Mais ce qui bloque est la seconde partie de la réforme: l’obligation de mener des rénovations complètes. Pour prétendre à MaPrimeRénov’, les propriétaires devront envisager des rénovations incluant au moins deux types de travaux.  Il ne sera plus possible d’obtenir des aides pour une seule catégorie de travaux que ce soit remplacer des fenêtres, isoler un toit, changer de chaudière… Il faudra un plan d’ensemble considéré, à juste raison, comme bien plus efficace. Le problème, c’est que les sommes en jeu ne sont évidemment pas les mêmes, elles deviennent bien plus importantes, ce qui dissuadera les ménages en dépit de l’augmentation éventuelle des aides affirment les signataires de la lettre adressée à Elisabeth Borne. Il est vrai que sur les 660.000 aides MaPrimeRénov’ qui auront été distribuées cette année, l’écrasante majorité correspond à des mono travaux. Et puis faire travailler ensemble et de façon coordonnée différents artisans et corps de métiers est un véritable casse-tête. Les propriétaires comme les professionnels du bâtiment sont bien placés pour le savoir.

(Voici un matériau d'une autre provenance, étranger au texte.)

### flow/config.mk
export PLATFORM = sky130hd
export DESIGN_NAME = FIR_pipeline2
export DESIGN_NICKNAME = FIR_pipeline2
export VERILOG_FILES = /design/flow/design.v
export SDC_FILE = /design/flow/constraint.sdc
export NUM_CORES = 4
export LEC_CHECK = 1
export CORE_UTILIZATION = 50
### flow/constraint.sdc
current_design FIR_pipeline2

set clk_period 32.4
set clk_io_pct 0.2

create_clock -name clk0 -period $clk_period [get_ports {clk}]

set non_clock_inputs [all_inputs -no_clocks]
set_input_delay [expr $clk_period * $clk_io_pct] -clock clk0 $non_clock_inputs
set_output_delay [expr $clk_period * $clk_io_pct] -clock clk0 [all_outputs]
### flow/design.v
`timescale 1ps/1ps
module FIR_pipeline2 #(
    parameter   WIDTH_data = 24,
    parameter   WIDTH_data_out = 48,
    parameter   WIDTH_coeff = 16,
    parameter   WIDTH_reg = 40,  
    parameter   TAP = 52
) 
(
    input  wire                          clk,
    input  wire                          reset_n,
    input  wire signed [WIDTH_data-1:0]  data_in,
    output wire signed [WIDTH_data-1:0]  data_out
);
    wire signed [WIDTH_reg-1:0] delay    [0:TAP-1];  
    wire signed [WIDTH_reg-1:0] pipeline [0:TAP-1];  
    wire signed [WIDTH_reg-1:0] mul      [0:TAP-1];  
    wire signed [WIDTH_reg-1:0] add_out  [0:TAP-1];  
    reg  signed [WIDTH_coeff-1:0] h      [0:TAP-1];  
    initial begin
        h[0]  = 16'hFFEC; h[1]  = 16'hFFDD; h[2]  = 16'hFFDD; h[3]  = 16'hFFF0;
        h[4]  = 16'h0019; h[5]  = 16'h004A; h[6]  = 16'h0068; h[7]  = 16'h004E;
        h[8]  = 16'hFFEF; h[9]  = 16'hFF66; h[10] = 16'hFEFC; h[11] = 16'hFF06;
        h[12] = 16'hFFB7; h[13] = 16'h00E6; h[14] = 16'h020B; h[15] = 16'h0269;
        h[16] = 16'h0170; h[17] = 16'hFF2A; h[18] = 16'hFC68; h[19] = 16'hFA9E;
        h[20] = 16'hFB54; h[21] = 16'hFF76; h[22] = 16'h06BF; h[23] = 16'h0FA1;
        h[24] = 16'h17AC; h[25] = 16'h1C74; h[26] = 16'h1C74; h[27] = 16'h17AC;
        h[28] = 16'h0FA1; h[29] = 16'h06BF; h[30] = 16'hFF76; h[31] = 16'hFB54;
        h[32] = 16'hFA9E; h[33] = 16'hFC68; h[34] = 16'hFF2A; h[35] = 16'h0170;
        h[36] = 16'h0269; h[37] = 16'h020B; h[38] = 16'h00E6; h[39] = 16'hFFB7;
        h[40] = 16'hFF06; h[41] = 16'hFEFC; h[42] = 16'hFF66; h[43] = 16'hFFEF;
        h[44] = 16'h004E; h[45] = 16'h0068; h[46] = 16'h004A; h[47] = 16'h0019;
        h[48] = 16'hFFF0; h[49] = 16'hFFDD; h[50] = 16'hFFDD; h[51] = 16'hFFEC;
    end
    assign delay[0] = 40'd0; 
    genvar i;
    generate 
        for (i = 0; i < TAP; i = i + 1) begin: multi_datain_coeff 
            multi mult (
                .a(data_in),
                .b(h[i]),
                .out(mul[i])
            );
        end
    endgenerate 
    genvar p;
    generate 
        for (p = 0; p < TAP; p = p + 1) begin: pipeline_stage
            my_DFF_40 delay_e (
                .clk(clk),
                .rst_n(reset_n),
                .d_in(mul[p]),
                .q_out(pipeline[p])
            );
        end
    endgenerate 
    genvar k;
    generate 
        for (k=0; k < TAP; k = k + 1) begin: adder
            assign add_out[k] = pipeline[k] + delay[k];
        end
    endgenerate 
    genvar j;
    generate 
        for (j=0; j < TAP - 1; j = j + 1) begin: delay_ztr1
            my_DFF_40 element (
                .rst_n(reset_n),
                .clk(clk),
                .d_in(add_out[j]),
                .q_out(delay[j+1])
            );
        end
    endgenerate
    assign data_out = add_out[TAP-1][39:16];
endmodule
module multi #(
    parameter    a_width = 24 ,
                 b_width = 16 ,
                 out_width = 40  
) 
(
    input  wire signed [a_width-1:0] a,
    input  wire signed [b_width-1:0] b,
    output wire signed [out_width-1:0] out
);
    assign out = a * b; 
endmodule
module my_DFF_40 #(
    parameter WIDTH_reg = 40
)
(
    input  wire                        clk, 
    input  wire                        rst_n,
    input  wire signed [WIDTH_reg-1:0]  d_in,
    output reg  signed [WIDTH_reg-1:0] q_out
);
    always @(posedge clk) begin 
        if (!rst_n) begin 
            q_out <= 0;
        end
        else begin 
            q_out <= d_in; 
        end
    end
endmodule
### flow/run.sh
#!/bin/bash
# OpenROAD 26Q1-2900-gdf79404cd8, Yosys 0.63+post, stock flow scripts
make -C /OpenROAD-flow-scripts/flow DESIGN_CONFIG=/design/flow/config.mk WORK_HOME=/design/flow/orfs finish
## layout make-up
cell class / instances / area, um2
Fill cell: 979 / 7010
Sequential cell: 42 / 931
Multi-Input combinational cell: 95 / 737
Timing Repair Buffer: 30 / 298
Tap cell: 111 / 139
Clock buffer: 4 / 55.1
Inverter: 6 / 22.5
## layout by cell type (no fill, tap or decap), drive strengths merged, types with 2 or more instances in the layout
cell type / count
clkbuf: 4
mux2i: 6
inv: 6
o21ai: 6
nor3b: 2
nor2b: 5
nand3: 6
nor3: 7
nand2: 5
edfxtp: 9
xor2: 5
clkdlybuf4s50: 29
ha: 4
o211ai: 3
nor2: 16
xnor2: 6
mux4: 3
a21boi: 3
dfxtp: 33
## /design/flow/config.mk

```make
export PLATFORM = sky130hd
export DESIGN_NAME = fpga_debug_top
export DESIGN_NICKNAME = fpga_debug_top
export VERILOG_FILES = /design/flow/design.v
export SDC_FILE = /design/flow/constraint.sdc
export NUM_CORES = 4
export LEC_CHECK = 1
export CORE_UTILIZATION = 30
export SYNTH_HDL_FRONTEND = slang
```

## /design/flow/constraint.sdc

```tcl
current_design fpga_debug_top

set clk_period 28.6
set clk_io_pct 0.2

create_clock -name clk0 -period $clk_period [get_ports {clk}]

set non_clock_inputs [all_inputs -no_clocks]
set_input_delay [expr $clk_period * $clk_io_pct] -clock clk0 $non_clock_inputs
set_output_delay [expr $clk_period * $clk_io_pct] -clock clk0 [all_outputs]
```

## /design/flow/design.v

```verilog
`timescale 1ns / 1ps
module fifo #(
    parameter DataWidth = 8,
    parameter Depth = 16,
    localparam PtrWidth = $clog2(Depth)   
) (
    input logic rst_n,
    input logic clk,
    input logic writeEN,
    input logic [DataWidth-1:0] writeData,
    input logic readEN,
    output logic [DataWidth-1:0] readData,
    output logic full,
    output logic empty
);
  logic [DataWidth-1:0] mem[Depth];
  logic [PtrWidth:0] wrPtr, wrPtrNext;   
  logic [PtrWidth:0] rdPtr, rdPtrNext;   
  always_comb begin
    wrPtrNext = wrPtr;
    rdPtrNext = rdPtr;
    if (writeEN && !full) begin
      wrPtrNext = wrPtr + 1;
    end
    if (readEN && !empty) begin
      rdPtrNext = rdPtr + 1;
    end
  end
  always_ff @(posedge clk or negedge rst_n) begin
    if (!rst_n) begin
      wrPtr <= '0;
      rdPtr <= '0;
      for (int i = 0; i < Depth; i = i + 1) begin
        mem[i] <= 0;
      end
    end else begin
      wrPtr <= wrPtrNext;
      rdPtr <= rdPtrNext;
      if (writeEN && !full) begin
        mem[wrPtr[PtrWidth-1:0]] <= writeData;   
      end
    end
  end
  assign readData = mem[rdPtr[PtrWidth-1:0]];
  assign empty = (wrPtr[PtrWidth] == rdPtr[PtrWidth]) && (wrPtr[PtrWidth-1:0] == rdPtr[PtrWidth-1:0]);
  assign full = (wrPtr[PtrWidth] != rdPtr[PtrWidth]) && (wrPtr[PtrWidth-1:0] == rdPtr[PtrWidth-1:0]);
endmodule
module command_parser #(
    parameter DATA_WIDTH = 8,
    parameter REG_ADDR_BITS = 8
) (
    input logic clk,
    input logic rst_n,
    input logic [DATA_WIDTH-1:0] readData,
    input logic empty,
    output logic readEN,
    input logic [DATA_WIDTH-1:0] read_data,
    output logic [REG_ADDR_BITS-1:0] addr_read,
    output logic [REG_ADDR_BITS-1:0] addr_write,
    output logic [DATA_WIDTH-1:0] write_data,
    output logic write_enable,
    output logic [7:0] tx_data_o,
    output logic tx_start,
    input logic busy
);
  typedef enum logic [3:0] {
    IDLE,
    PARSE_ADDR_UPPER,
    PARSE_ADDR_LOWER,
    PARSE_DATA_UPPER,
    PARSE_DATA_LOWER,
    EXECUTE_WRITE,
    EXECUTE_READ,
    RESPOND_SEND
  } state_t;
  state_t state_reg, next_state;
  logic [7:0] cmd_reg, cmd_next;
  logic [REG_ADDR_BITS-1:0] addr_reg, addr_next;
  logic [DATA_WIDTH-1:0] data_reg, data_next;
  logic [2:0] response_idx, response_idx_next;   
  logic [3:0] hex_nibble;   
  logic [7:0] ascii_char;   
  logic [3:0] nibble_to_send;
  always_ff @(posedge clk or negedge rst_n) begin
    if (!rst_n) begin
      state_reg <= IDLE;
      cmd_reg <= 8'h00;
      addr_reg <= '0;
      data_reg <= '0;
      response_idx <= '0;
    end else begin
      state_reg <= next_state;   
      cmd_reg <= cmd_next;
      addr_reg <= addr_next;
      data_reg <= data_next;
      response_idx <= response_idx_next;
    end
  end
  always_comb begin
    next_state = state_reg;
    cmd_next = cmd_reg;
    addr_next = addr_reg;
    data_next = data_reg;
    response_idx_next = response_idx;
    readEN = 1'b0;
    write_enable = 1'b0;
    tx_start = 1'b0;
    addr_read = addr_reg;
    addr_write = addr_reg;
    write_data = data_reg;
    tx_data_o = 8'h00;
    hex_nibble = 4'hX;   
    ascii_char = "?";   
    case (readData)
      "0": hex_nibble = 4'h0;
      "1": hex_nibble = 4'h1;
      "2": hex_nibble = 4'h2;
      "3": hex_nibble = 4'h3;
      "4": hex_nibble = 4'h4;
      "5": hex_nibble = 4'h5;
      "6": hex_nibble = 4'h6;
      "7": hex_nibble = 4'h7;
      "8": hex_nibble = 4'h8;
      "9": hex_nibble = 4'h9;
      "a", "A": hex_nibble = 4'hA;
      "b", "B": hex_nibble = 4'hB;
      "c", "C": hex_nibble = 4'hC;
      "d", "D": hex_nibble = 4'hD;
      "e", "E": hex_nibble = 4'hE;
      "f", "F": hex_nibble = 4'hF;
      default: hex_nibble = 4'hX;   
    endcase
    case (state_reg)
      IDLE: begin
        if (!empty) begin
          readEN = 1'b1;
          if (readData == "w") begin
            cmd_next   = "w";
            next_state = PARSE_ADDR_UPPER;
          end else if (readData == "r") begin
            cmd_next   = "r";
            next_state = PARSE_ADDR_UPPER;
          end
        end
      end
      PARSE_ADDR_UPPER: begin
        if (!empty) begin
          addr_next[REG_ADDR_BITS-1:REG_ADDR_BITS-4] = hex_nibble;
          addr_next[REG_ADDR_BITS-5:0] = addr_reg[REG_ADDR_BITS-5:0];
          readEN = 1'b1;
          next_state = PARSE_ADDR_LOWER;
        end
      end
      PARSE_ADDR_LOWER: begin
        if (!empty) begin
          addr_next[REG_ADDR_BITS-1:REG_ADDR_BITS-4] = addr_reg[REG_ADDR_BITS-1:REG_ADDR_BITS-4];
          addr_next[REG_ADDR_BITS-5:0] = hex_nibble;
          if (cmd_reg == "w") begin
            readEN = 1'b1;
            next_state = PARSE_DATA_UPPER;
          end else begin   
            next_state = EXECUTE_READ;
          end
        end
      end
      PARSE_DATA_UPPER: begin
        if (!empty) begin
          data_next[DATA_WIDTH-1:DATA_WIDTH-4] = hex_nibble;
          data_next[DATA_WIDTH-5:0] = data_reg[DATA_WIDTH-5:0];
          readEN = 1'b1;
          next_state = PARSE_DATA_LOWER;
        end
      end
      PARSE_DATA_LOWER: begin
        if (!empty) begin
          data_next[DATA_WIDTH-5:0] = hex_nibble;
          data_next[DATA_WIDTH-1:DATA_WIDTH-4] = data_reg[DATA_WIDTH-1:DATA_WIDTH-4];
          next_state = EXECUTE_WRITE;
        end
      end
      EXECUTE_WRITE: begin
        write_enable = 1'b1;
        response_idx_next = 0;
        next_state = IDLE;
      end
      EXECUTE_READ: begin
        data_next = read_data;
        response_idx_next = 0;
        next_state = RESPOND_SEND;
      end
      RESPOND_SEND: begin
        if (!busy) begin
          tx_start = 1'b1;
          if (response_idx == 2) nibble_to_send = data_reg[7:4];
          else if (response_idx == 3) nibble_to_send = data_reg[3:0];
          else nibble_to_send = 4'hX;   
          case (nibble_to_send)
            4'h0: ascii_char = "0";
            4'h1: ascii_char = "1";
            4'h2: ascii_char = "2";
            4'h3: ascii_char = "3";
            4'h4: ascii_char = "4";
            4'h5: ascii_char = "5";
            4'h6: ascii_char = "6";
            4'h7: ascii_char = "7";
            4'h8: ascii_char = "8";
            4'h9: ascii_char = "9";
            4'hA: ascii_char = "A";
            4'hB: ascii_char = "B";
            4'hC: ascii_char = "C";
            4'hD: ascii_char = "D";
            4'hE: ascii_char = "E";
            4'hF: ascii_char = "F";
            default: ascii_char = "?";
          endcase
          case (response_idx)
            0: tx_data_o = "\n";   
            1: tx_data_o = ">";   
            2: tx_data_o = ascii_char;   
            3: tx_data_o = ascii_char;   
          endcase
          if (response_idx == 3) begin
            next_state = IDLE;
          end else begin
            response_idx_next = response_idx + 1;
          end
        end
      end
      default: next_state = IDLE;
    endcase
  end
endmodule
`timescale 1ns / 1ps
module fpga_debug_top #(
    parameter CLK_FREQ = 50000000,
    parameter BAUD_RATE = 115200,
    parameter DATA_WIDTH = 8,
    parameter REG_ADDR_BITS = 8,
    parameter FIFO_DEPTH = 16
) (
    input  logic clk,
    input  logic i_uart_rx_pin,
    output logic o_uart_tx_pin,
    input  logic rst_n,
    output logic led
);
  logic [25:0] blink_cnt;
  always_ff @(posedge clk or negedge rst_n) begin
    if (!rst_n) blink_cnt <= '0;
    else blink_cnt <= blink_cnt + 1;
  end
  assign led = blink_cnt[25];
  logic [DATA_WIDTH-1:0] rx_data;
  logic rx_done;
  logic [DATA_WIDTH-1:0] fifo_read_data;
  logic fifo_empty;
  logic fifo_full;
  logic parser_read_en;
  logic [DATA_WIDTH-1:0] reg_read_data;
  logic [REG_ADDR_BITS-1:0] reg_addr_read;
  logic [REG_ADDR_BITS-1:0] reg_addr_write;
  logic [DATA_WIDTH-1:0] reg_write_data;
  logic reg_write_enable;
  logic [DATA_WIDTH-1:0] tx_data;
  logic tx_start;
  logic tx_busy;
  uart_rx #(
      .CLK_FREQ (CLK_FREQ),
      .BAUD_RATE(BAUD_RATE)
  ) u_uart_rx (
      .clk(clk),
      .rst_n(rst_n),
      .rx_i(i_uart_rx_pin),
      .rx_data_o(rx_data),
      .rx_done(rx_done)
  );
  fifo #(
      .DataWidth(DATA_WIDTH),
      .Depth(FIFO_DEPTH)
  ) u_fifo (
      .clk(clk),
      .rst_n(rst_n),
      .writeEN(rx_done),
      .writeData(rx_data),
      .readEN(parser_read_en),
      .readData(fifo_read_data),
      .full(fifo_full),
      .empty(fifo_empty)
  );
  command_parser #(
      .DATA_WIDTH(DATA_WIDTH),
      .REG_ADDR_BITS(REG_ADDR_BITS)
  ) u_command_parser (
      .clk(clk),
      .rst_n(rst_n),
      .readData(fifo_read_data),
      .empty(fifo_empty),
      .readEN(parser_read_en),
      .read_data(reg_read_data),
      .addr_read(reg_addr_read),
      .addr_write(reg_addr_write),
      .write_data(reg_write_data),
      .write_enable(reg_write_enable),
      .tx_data_o(tx_data),
      .tx_start(tx_start),
      .busy(tx_busy)
  );
  registers #(
      .DATA_WIDTH(DATA_WIDTH),
      .REG_FILE_SIZE(1 << REG_ADDR_BITS),
      .REG_ADDR_BITS(REG_ADDR_BITS)
  ) u_registers (
      .clk(clk),
      .rst_n(rst_n),
      .addr_read(reg_addr_read),
      .addr_write(reg_addr_write),
      .write_data(reg_write_data),
      .write_enable(reg_write_enable),
      .read_data(reg_read_data)
  );
  uart_tx #(
      .CLK_FREQ (CLK_FREQ),
      .BAUD_RATE(BAUD_RATE)
  ) u_uart_tx (
      .clk(clk),
      .rst_n(rst_n),
      .tx_data_i(tx_data),
      .tx_start(tx_start),
      .tx_o(o_uart_tx_pin),
      .tx_busy(tx_busy)
  );
endmodule
module registers #(
    parameter DATA_WIDTH = 8,
    parameter REG_FILE_SIZE = 256,
    parameter REG_ADDR_BITS = 8
) (
    input logic                     clk,
    input logic                     rst_n,
    input logic [REG_ADDR_BITS-1:0] addr_read,
    input logic [REG_ADDR_BITS-1:0] addr_write,
    input logic [   DATA_WIDTH-1:0] write_data,
    input logic                     write_enable,
    output logic [DATA_WIDTH-1:0] read_data
);
  logic [DATA_WIDTH-1:0] register[0:REG_FILE_SIZE-1];   
  always_ff @(posedge clk or negedge rst_n) begin
    if (!rst_n) begin
      for (int i = 0; i < REG_FILE_SIZE; i = i + 1) begin
        register[i] <= '0;
      end
    end else if (write_enable && addr_write != 0) begin
      register[addr_write] <= write_data;
    end
  end
  always_comb begin
    if (addr_read == 0) begin
      read_data = '0;
    end else begin
      read_data = register[addr_read];
    end
  end
endmodule
`timescale 1ns / 1ps
module uart_rx #(
    parameter CLK_FREQ  = 50000000,   
    parameter BAUD_RATE = 115200
) (
    input logic clk,
    input logic rst_n,
    input logic rx_i,
    output logic [7:0] rx_data_o,
    output logic rx_done
);
  localparam BAUD_TICK = CLK_FREQ / BAUD_RATE;
  localparam HALF_BAUD = BAUD_TICK / 2;
  logic [15:0] baud_cnt = 0;
  logic [3:0] bit_cnt = 0;
  logic [7:0] rx_shift = 0;
  logic [1:0] rx_sync = 2'b11;
  logic rx_busy = 0;
  logic start_edge = 0;
  always_ff @(posedge clk) begin
    rx_sync <= {rx_sync[0], rx_i};
  end
  always_ff @(posedge clk or negedge rst_n) begin
    if (!rst_n) begin
      start_edge <= 0;
    end else begin
      start_edge <= (!rx_busy && rx_sync == 2'b10);
    end
  end
  always_ff @(posedge clk or negedge rst_n) begin
    if (!rst_n) begin
      rx_busy   <= 0;
      rx_done   <= 0;
      baud_cnt  <= 0;
      bit_cnt   <= 0;
      rx_shift  <= 0;
      rx_data_o <= 0;
    end else begin
      rx_done <= 0;
      if (start_edge) begin
        rx_busy  <= 1;
        baud_cnt <= 0;
        bit_cnt  <= 0;
      end else if (rx_busy) begin
        baud_cnt <= baud_cnt + 1;
        if ((bit_cnt == 0 && baud_cnt == HALF_BAUD) || (bit_cnt > 0 && baud_cnt == BAUD_TICK)) begin
          baud_cnt <= 0;
          bit_cnt  <= bit_cnt + 1;
          if (bit_cnt >= 1 && bit_cnt <= 8) begin
            rx_shift[bit_cnt-1] <= rx_sync[0];
          end
          if (bit_cnt == 9) begin
            rx_data_o <= rx_shift;
            rx_done   <= 1;
            rx_busy   <= 0;
          end
        end
      end
    end
  end
endmodule
`timescale 1ns / 1ps
module uart_tx #(
    parameter CLK_FREQ  = 50000000,   
    parameter BAUD_RATE = 115200
) (
    input logic clk,
    input logic rst_n,
    input logic [7:0] tx_data_i,
    input logic tx_start,
    output logic tx_o,
    output logic tx_busy
);
  localparam BAUD_TICK = CLK_FREQ / BAUD_RATE;
  logic [15:0] baud_cnt = '0;
  logic [ 3:0] bit_idx = '0;
  logic [ 9:0] tx_shift = 10'b1111111111;
  always_ff @(posedge clk or negedge rst_n) begin
    if (!rst_n) begin
      tx_o <= 1;
      tx_busy <= 0;
      baud_cnt <= 0;
      bit_idx <= 0;
      tx_shift <= 10'b1111111111;
    end else if (tx_start && !tx_busy) begin
      tx_shift <= {1'b1, tx_data_i, 1'b0};
      tx_busy  <= 1;
      baud_cnt <= 0;
      bit_idx  <= 0;
    end else if (tx_busy) begin
      if (baud_cnt == BAUD_TICK - 1) begin
        baud_cnt <= 0;
        tx_o <= tx_shift[bit_idx];
        bit_idx <= bit_idx + 1;
        if (bit_idx == 9) begin
          tx_busy <= 0;
          tx_o <= 1;
        end
      end else begin
        baud_cnt <= baud_cnt + 1;
      end
    end
  end
endmodule
```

Le bénéfice des travaux s’estompe en cinq ans

Il est pourtant incontestable que les travaux de rénovation complets produisent eux en général les effets attendus, et diminuent effectivement de 30% (le plus souvent) à 50% (quand on revient de loin) les dépenses énergétiques. Mais pour cela, il faut que les travaux de rénovation soient vraiment complets ! Le chantier le plus classique, le remplacement de fenêtres simple vitrage par des doubles vitrages, n’est pas vraiment efficace si les murs et les toits ne sont pas simultanément isolés eux aussi. Conséquence, les économies d’énergie réalisées et le gain financier espéré à la clef n’est pas au rendez-vous.

Mais il y a pire. D’après une étude anglaise menée pendant un peu plus de dix ans auprès de 55 000 foyers ayant bénéficié de travaux d’isolation et d’amélioration énergétique, le bénéfice de ces travaux s’estomperait… en moins de cinq ans ! Pourquoi ? Tout simplement parce que les travaux réalisés modifient profondément les habitudes de vie des occupants. Il n’est ainsi pas rare que la pose de doubles vitrages s’accompagne de… l’installation d’une véranda, ou de bow-windows, outre-Manche. De véritables gouffres énergétiques. Autre exemple : le remplacement d’une vieille chaudière, qui peinait à produire de l’eau chaude sanitaire en quantité, obligeant les occupants du logement à prendre des douches courtes et espacées, par une nouvelle plus performante… provoque soudain une passion généralisée pour les bains chauds ! Plus ubuesque encore : persuadés d’avoir bien agi en isolant leur logis, les bénéficiaires de ces travaux, la conscience tranquille, n’hésitent pas à chauffer un peu plus, pour améliorer leur confort.